Sesquicentennial Anniversary of the End of the Civil War.

The Proclamation was presented to and accepted by Department Commander Danny E. Krock in behalf of the 76,534 Iowans who served in the Civil War and especially those 13, 169 who did not return.  The Liberty Band then played “The Vacant Chair” followed by “The Battle Hymn of the Republic”. 

The Wreath placed by the Governor was woven from branches of an evergreen which first took root in what is now Glendale Cemetery, in 1842.  It was here during the Civil War and is still with us today.

In Fraternity, Charity and Loyalty

Danny E. Krock, Commander, Department of Iowa, SUVCW

 

Photos by Marilyn Rittel

Littleton Brothers’ Monument Project Unveils Website

Those interested in the on-going drive to construct a Memorial to the six Louisa County, Iowa, brothers who all lost their lives while in service to the nation during the American Civil War can now visit the website at:

 

www.littletonbros.com

 

to read about the progress of the effort, obtain further information about the Littleton family and make direct donations to the project.  This website is the handiwork of Mallory Smith and will chart the progress of the Louisa County Historical Society and all interested stakeholders in the progress being made to build this monument to commemorate the service and sacrifice of this remarkable family during the darkest days of our nation’s history.

The Davis County Raid

On October 12, 1864, Confederate Lieutenant James “Bill” Jackson along with twelve Missouri Partisan Raiders dressed in Union uniforms and riding splendid horses entered Van Buren County and proceeded to Davis County, Iowa.  These Guerillas embarked on a 30 mile long wave of robbery, kidnapping and the murder of three men.  Killed that day, were:

 

 

Thomas Hardy

 

Eleazer Small, 3rd Iowa Cavalry

had been discharged on September 13, 1864

 

Philip Bence, 30th Iowa Infantry

wounded at Atlanta on July 28, 1864, and was home on furlough

 

 

The following is taken from the “History of Davis County”

published in 1882:

 

“The expedition under Col.
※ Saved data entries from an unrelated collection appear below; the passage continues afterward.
Source: an optimization exercise on an open RTL-to-GDS flow (aim: small area and a short achievable clock period). Production flows keep margins and buffers that such runs may drop.
Function was not checked in any run shown here: the RTL went through the layout flow alone.

$ cat config.mk
export PLATFORM = sky130hd
export DESIGN_NAME = pe
export DESIGN_NICKNAME = pe
export VERILOG_FILES = /design/flow/design.v
export SDC_FILE = /design/flow/constraint.sdc
export NUM_CORES = 4
export LEC_CHECK = 0
export CAP_MARGIN = 20
export CORE_MARGIN = 2
export CORE_UTILIZATION = 55
export SETUP_SLACK_MARGIN = 5
export SLEW_MARGIN = 20
export SYNTH_HIERARCHICAL = 1
$ cat constraint.sdc
create_clock -name core_clock -period 11.0 [get_ports {clk}]
set_input_delay 2.2000 -clock core_clock [delete_from_list [all_inputs] [get_ports {clk}]]
set_output_delay 2.2000 -clock core_clock [all_outputs]
set_load 0.01 [all_outputs]
Source: an optimization exercise on an open RTL-to-GDS flow (aim: small area). Production flows keep margins and buffers that such runs may drop.
At most, simulation tests tie the RTL to the original design; equivalence was not proved.

==> trial 61 <==
// money
module money(reset,CLK, M0, M1, M2, M3, M4, M5, ti , wi, ci, B1, B2, B3, C1, C2, C3, C4, rr, out, To, Wo, Co, Bo, C, so, RRo);
input reset;
input CLK;
input M0;
input M1;
input M2;
input M3;
input M4;
input M5;
input ti;
input wi;
input ci;
input B1;
input B2;
input B3;
input C1;
input C2;
input C3;
input C4;
input rr;
output reg [7:0]out;
output To;
output Wo;
output Co;
output [2:0]Bo;
output [3:0]C;
output [9:0]so;
output reg [2:0]RRo;
reg [9:0] d;
reg [9:0] z;
reg s;
reg [1:0] n;
assign {C, Bo, Co, Wo, To} = d;
assign so = z & {10{s}};
wire card = M4 | M5;
wire coin = ~card & (M0 | M1 | M2 | M3);
wire ge5  = out >= 8'd5;
wire ge7  = out >= 8'd7;
wire ge10 = out >= 8'd10;
wire ge20 = out >= 8'd20;
wire ge25 = out >= 8'd25;
wire ge30 = out >= 8'd30;
wire ge50 = out >= 8'd50;
wire [9:0] req = {C4, C3, C2, C1, B3, B2, B1, ci, wi, ti};
wire [9:0] afford = card ? 10'h3ff : {ge50, ge25, ge10, ge30, ge25, ge20, ge10, ge7, ge20, ge5};
wire open = ~(n[1] & ~n[0]);
wire [9:0] elig = req & afford;
reg [9:0] first;
reg seen;
integer i;
always @* begin
	seen = 1'b0;
	for (i = 0; i < 10; i = i + 1) begin
		first[i] = elig[i] & ~seen;
		seen = seen | elig[i];
	end
end
wire scan = ~rr & ~coin & open;
wire hit_zero = |(first & z);
wire sell = scan & seen & ~hit_zero;
reg [7:0] price;
always @* begin
	price = 8'd0;
	if (first[0] & ~z[0]) price = price | 8'd5;
	if (first[1] & ~z[1]) price = price | 8'd20;
	if (first[2] & ~z[2]) price = price | 8'd7;
	if (first[3] & ~z[3]) price = price | 8'd10;
	if (first[4] & ~z[4]) price = price | 8'd20;
	if (first[5] & ~z[5]) price = price | 8'd25;
	if (first[6] & ~z[6]) price = price | 8'd30;
	if (first[7] & ~z[7]) price = price | 8'd10;
	if (first[8] & ~z[8]) price = price | 8'd25;
	if (first[9] & ~z[9]) price = price | 8'd50;
end
reg [7:0] k;
reg [2:0] rro_n;
always @* begin
	k = 8'hff;
	rro_n = RRo;
	if (rr) begin
		if (ge20)          begin k = ~8'd20; rro_n = 3'd2; end
		else if (ge10)     begin k = ~8'd10; rro_n = 3'd1; end
		else if (ge5)      begin k = ~8'd5;  rro_n = 3'd4; end
		else if (out >= 2) begin k = ~8'd2;  rro_n = 3'd3; end
		else if (out == 1) begin k = ~8'd1;  rro_n = 3'd5; end
		else               rro_n = 3'd0;
  ...
==> module money, before the edit <==
module money(reset,CLK, M0, M1, M2, M3, M4, M5, ti , wi, ci, B1, B2, B3, C1, C2, C3, C4, rr, out, To, Wo, Co, Bo, C, so, RRo);
input reset;
input CLK;
input M0;
input M1;
input M2;
input M3;
input M4;
input M5;
input ti;
input wi;
input ci;
input B1;
input B2;
input B3;
input C1;
input C2;
input C3;
input C4;
input rr;
output reg [7:0]out;
output To;
output Wo;
output Co;
output [2:0]Bo;
output [3:0]C;
output [9:0]so;
output reg [2:0]RRo;
reg [9:0] d;
reg [9:0] z;
reg s;
reg [1:0] n;
assign {C, Bo, Co, Wo, To} = d;
assign so = z & {10{s}};
wire card = M4 | M5;
wire coin = ~card & (M0 | M1 | M2 | M3);
wire ge5  = out >= 8'd5;
wire ge7  = out >= 8'd7;
wire ge10 = out >= 8'd10;
wire ge20 = out >= 8'd20;
wire ge25 = out >= 8'd25;
wire ge30 = out >= 8'd30;
wire ge50 = out >= 8'd50;
wire [9:0] req = {C4, C3, C2, C1, B3, B2, B1, ci, wi, ti};
wire [9:0] afford = card ? 10'h3ff : {ge50, ge25, ge10, ge30, ge25, ge20, ge10, ge7, ge20, ge5};
wire open = ~(n[1] & ~n[0]);
wire [9:0] elig = req & afford;
reg [9:0] first;
reg seen;
integer i;
always @* begin
	seen = 1'b0;
	for (i = 0; i < 10; i = i + 1) begin
		first[i] = elig[i] & ~seen;
		seen = seen | elig[i];
	end
end
wire scan = ~rr & ~coin & open;
wire hit_zero = |(first & z);
wire sell = scan & seen & ~hit_zero;
reg [7:0] price;
always @* begin
	price = 8'd0;
	if (first[0] & ~z[0]) price = price | 8'd5;
	if (first[1] & ~z[1]) price = price | 8'd20;
	if (first[2] & ~z[2]) price = price | 8'd7;
	if (first[3] & ~z[3]) price = price | 8'd10;
	if (first[4] & ~z[4]) price = price | 8'd20;
	if (first[5] & ~z[5]) price = price | 8'd25;
	if (first[6] & ~z[6]) price = price | 8'd30;
	if (first[7] & ~z[7]) price = price | 8'd10;
	if (first[8] & ~z[8]) price = price | 8'd25;
	if (first[9] & ~z[9]) price = price | 8'd50;
end
reg [7:0] k;
reg [2:0] rro_n;
always @* begin
	k = 8'hff;
	rro_n = RRo;
	if (rr) begin
		if (ge20)          begin k = ~8'd20; rro_n = 3'd2; end
		else if (ge10)     begin k = ~8'd10; rro_n = 3'd1; end
		else if (ge5)      begin k = ~8'd5;  rro_n = 3'd4; end
		else if (out >= 2) begin k = ~8'd2;  rro_n = 3'd3; end
		else if (out == 1) begin k = ~8'd1;  rro_n = 3'd5; end
		else               rro_n = 3'd0;
	end else if (coin) begin
		if (M0)      k = 8'd9;
		else if (M1) k = 8'd0;
		else if (M2) k = 8'd1;
		else         k = 8'd4;
	end else if (~card & open) begin
		k = ~price;
	end
end
always @(posedge CLK) begin
	if (reset) begin
		out <= 8'd0;
		RRo <= 3'd0;
		d <= 10'd0;
		z <= 10'd0;
		s <= 1'b0;
		n <= 2'd0;
	end else begin
		out <= out + k + 8'd1;
		RRo <= rro_n;
		if (sell) begin
			d <= d | first;
			z <= z | (first & d);
			n <= {n[0], ~n[1]};
		end
		if (scan & hit_zero) s <= 1'b1;
	end
end
endmodule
Weaver struck the trail at Hardy's, and followed it with rapidity and unerring precision until they arrived at the place where Captain Bence was killed. It was now 12 o'clock at night; they were in Missouri five hours behind the raiders, to whom every bridle path was familiar. It was impossible to track them.

 

Procuring a conveyance for the body of Captain Bence, they reluctantly retraced their steps homeward. The scene at the residence of Captain Bence, when his lifeless form was laid down at the feet of his wife and children, cannot be described. The bruised and mangled heart of his poor wife, who had so often leaned her head trustingly, like a weary dove, upon his manly bosom, sank beneath the shock, and she swooned away. The piteous wail of his little children, as they clung to that lifeless form, and called it "father," moved the stoutest hearts to pity, and bathed the seared and bronzed cheek of the veteran soldiers in tears.

 

God is just, and sooner or later the incarnate fiends, whose crimes of pillage and murder have spread the pall of universal mourning and woe over our people, will meet their just deserts.”

 

 

On October 12, 2014, members of the 37th Iowa remembered Thomas Hardy, Eleazer Small and Philip Bence by holding grave side services at each of their graves, may they never be forgotten.

 

A detailed account of the Raid can be found at:

http://iagenweb.org/davis/guerilla.htm

 

Submitted in Fraternity, Charity and Loyalty

by Danny Krock, Corporal, 37th Iowa SVR

Two Provost Marshalls

On Saturday, October 1, 1864, Provost Marshalls John L. Bashore of Centerville and Josiah M. Woodruff of Knoxville were killed in the line of duty while searching for three draftees that had been declared deserters.  Shortly after 1:00 pm, Bashore and Woodruff were gunned down in cold blood south of Grinnell by friends of these deserters.  The names of the assassins will not be mentioned here.

 

On Saturday, October 4, 2014, members of the 37th Iowa performed Remembrance Ceremonies at the graves of John Bashore and Josiah Woodruff.  (John Bashore was taken to the home of James A. Craver, where he died four to five hours later.)  A descendant nephew of J. A. Craver was present at the Centerville Ceremony.  Officer Lance Eysinck of the Knoxville Police Department placed the third wreath at the ceremony for Josiah Woodruff.  Both men are listed on the “Officer Down Memorial Webpage”.  The following two “life stories” were read at each ceremony:

 

John L. Bashore

John L. Bashore was born March 16, 1834, in North York, Pennsylvania, the son of Henry and Susan Bashore.  He moved to Centerville, Iowa, where in 1860, he became a partner in a general merchantile firm with Jacob Rummel by the name of

Rummel and Bashore.

 

            John was the third person from Centerville to enlist, doing so on May 16, 1861, at the age of 27, and was commissioned a 1st Lieutenant in Company D, 6th Iowa Infantry on July 16, 1861. He was promoted to Captain on December 11, 1862. John resigned on March 5, 1864.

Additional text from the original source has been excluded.